> [What is being asked]: Here is the task for the records below: repeat exactly the lines from the one with "count_b: 16" to the one with "nor2b_1 | 1 |", both included, and nothing else.

> [Source records]:

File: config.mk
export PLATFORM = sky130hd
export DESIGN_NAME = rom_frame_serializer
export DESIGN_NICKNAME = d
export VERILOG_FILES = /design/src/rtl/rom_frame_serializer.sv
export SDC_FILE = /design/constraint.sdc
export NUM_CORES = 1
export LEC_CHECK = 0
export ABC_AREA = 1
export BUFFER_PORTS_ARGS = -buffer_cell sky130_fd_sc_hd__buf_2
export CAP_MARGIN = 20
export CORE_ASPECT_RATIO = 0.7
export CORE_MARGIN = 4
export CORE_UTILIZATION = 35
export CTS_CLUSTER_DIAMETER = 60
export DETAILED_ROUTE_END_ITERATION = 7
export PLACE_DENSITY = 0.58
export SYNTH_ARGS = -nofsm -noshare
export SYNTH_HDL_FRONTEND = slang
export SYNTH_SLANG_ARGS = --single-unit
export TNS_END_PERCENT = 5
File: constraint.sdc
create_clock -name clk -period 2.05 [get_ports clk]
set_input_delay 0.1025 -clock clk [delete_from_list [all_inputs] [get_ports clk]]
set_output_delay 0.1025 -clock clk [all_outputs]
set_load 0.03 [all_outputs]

--

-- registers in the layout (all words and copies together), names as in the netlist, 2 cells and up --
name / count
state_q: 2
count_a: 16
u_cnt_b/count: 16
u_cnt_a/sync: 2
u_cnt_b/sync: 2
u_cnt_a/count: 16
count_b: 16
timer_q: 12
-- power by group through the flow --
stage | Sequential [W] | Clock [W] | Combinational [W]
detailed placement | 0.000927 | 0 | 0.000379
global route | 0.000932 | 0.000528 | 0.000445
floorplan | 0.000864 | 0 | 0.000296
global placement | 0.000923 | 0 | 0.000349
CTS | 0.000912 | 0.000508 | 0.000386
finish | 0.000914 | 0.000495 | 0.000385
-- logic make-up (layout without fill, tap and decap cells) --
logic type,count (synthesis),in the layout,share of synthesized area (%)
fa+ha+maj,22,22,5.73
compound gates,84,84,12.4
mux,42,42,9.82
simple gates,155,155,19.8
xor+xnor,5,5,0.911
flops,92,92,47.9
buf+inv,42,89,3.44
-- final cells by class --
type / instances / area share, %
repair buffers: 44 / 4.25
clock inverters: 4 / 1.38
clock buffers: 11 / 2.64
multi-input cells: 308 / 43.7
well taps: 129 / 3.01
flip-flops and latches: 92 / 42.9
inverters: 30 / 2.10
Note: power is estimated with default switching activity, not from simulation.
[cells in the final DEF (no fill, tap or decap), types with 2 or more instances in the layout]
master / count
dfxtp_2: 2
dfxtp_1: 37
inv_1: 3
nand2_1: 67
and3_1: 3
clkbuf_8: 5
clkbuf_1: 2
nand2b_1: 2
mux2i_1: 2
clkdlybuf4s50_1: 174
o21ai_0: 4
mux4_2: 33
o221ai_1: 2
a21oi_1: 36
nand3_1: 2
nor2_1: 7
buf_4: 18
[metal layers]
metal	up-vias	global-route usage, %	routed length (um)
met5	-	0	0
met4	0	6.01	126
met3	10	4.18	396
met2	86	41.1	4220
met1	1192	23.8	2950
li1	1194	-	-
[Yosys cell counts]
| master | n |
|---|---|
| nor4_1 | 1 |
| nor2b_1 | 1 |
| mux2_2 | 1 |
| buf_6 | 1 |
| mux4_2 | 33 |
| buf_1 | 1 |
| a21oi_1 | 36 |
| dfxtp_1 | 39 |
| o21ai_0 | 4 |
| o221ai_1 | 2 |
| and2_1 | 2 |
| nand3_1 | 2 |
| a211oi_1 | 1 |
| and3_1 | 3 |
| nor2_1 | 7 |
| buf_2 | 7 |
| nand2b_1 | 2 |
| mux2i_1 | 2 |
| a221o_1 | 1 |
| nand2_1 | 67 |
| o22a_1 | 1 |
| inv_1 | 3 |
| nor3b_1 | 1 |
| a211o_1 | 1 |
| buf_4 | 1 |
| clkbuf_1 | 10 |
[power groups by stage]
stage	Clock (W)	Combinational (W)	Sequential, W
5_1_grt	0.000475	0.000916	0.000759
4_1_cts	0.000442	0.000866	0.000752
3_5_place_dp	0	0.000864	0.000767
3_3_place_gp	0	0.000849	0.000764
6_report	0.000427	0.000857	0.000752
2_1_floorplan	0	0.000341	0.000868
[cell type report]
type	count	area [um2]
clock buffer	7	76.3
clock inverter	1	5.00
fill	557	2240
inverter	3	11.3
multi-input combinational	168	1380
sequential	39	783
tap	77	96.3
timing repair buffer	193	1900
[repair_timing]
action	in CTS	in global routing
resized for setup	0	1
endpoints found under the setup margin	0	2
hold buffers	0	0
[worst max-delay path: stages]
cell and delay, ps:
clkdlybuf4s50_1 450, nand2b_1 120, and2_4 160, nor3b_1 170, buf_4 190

> [Reply]:
count_b: 16
timer_q: 12
-- power by group through the flow --
stage | Sequential [W] | Clock [W] | Combinational [W]
detailed placement | 0.000927 | 0 | 0.000379
global route | 0.000932 | 0.000528 | 0.000445
floorplan | 0.000864 | 0 | 0.000296
global placement | 0.000923 | 0 | 0.000349
CTS | 0.000912 | 0.000508 | 0.000386
finish | 0.000914 | 0.000495 | 0.000385
-- logic make-up (layout without fill, tap and decap cells) --
logic type,count (synthesis),in the layout,share of synthesized area (%)
fa+ha+maj,22,22,5.73
compound gates,84,84,12.4
mux,42,42,9.82
simple gates,155,155,19.8
xor+xnor,5,5,0.911
flops,92,92,47.9
buf+inv,42,89,3.44
-- final cells by class --
type / instances / area share, %
repair buffers: 44 / 4.25
clock inverters: 4 / 1.38
clock buffers: 11 / 2.64
multi-input cells: 308 / 43.7
well taps: 129 / 3.01
flip-flops and latches: 92 / 42.9
inverters: 30 / 2.10
Note: power is estimated with default switching activity, not from simulation.
[cells in the final DEF (no fill, tap or decap), types with 2 or more instances in the layout]
master / count
dfxtp_2: 2
dfxtp_1: 37
inv_1: 3
nand2_1: 67
and3_1: 3
clkbuf_8: 5
clkbuf_1: 2
nand2b_1: 2
mux2i_1: 2
clkdlybuf4s50_1: 174
o21ai_0: 4
mux4_2: 33
o221ai_1: 2
a21oi_1: 36
nand3_1: 2
nor2_1: 7
buf_4: 18
[metal layers]
metal	up-vias	global-route usage, %	routed length (um)
met5	-	0	0
met4	0	6.01	126
met3	10	4.18	396
met2	86	41.1	4220
met1	1192	23.8	2950
li1	1194	-	-
[Yosys cell counts]
| master | n |
|---|---|
| nor4_1 | 1 |
| nor2b_1 | 1 |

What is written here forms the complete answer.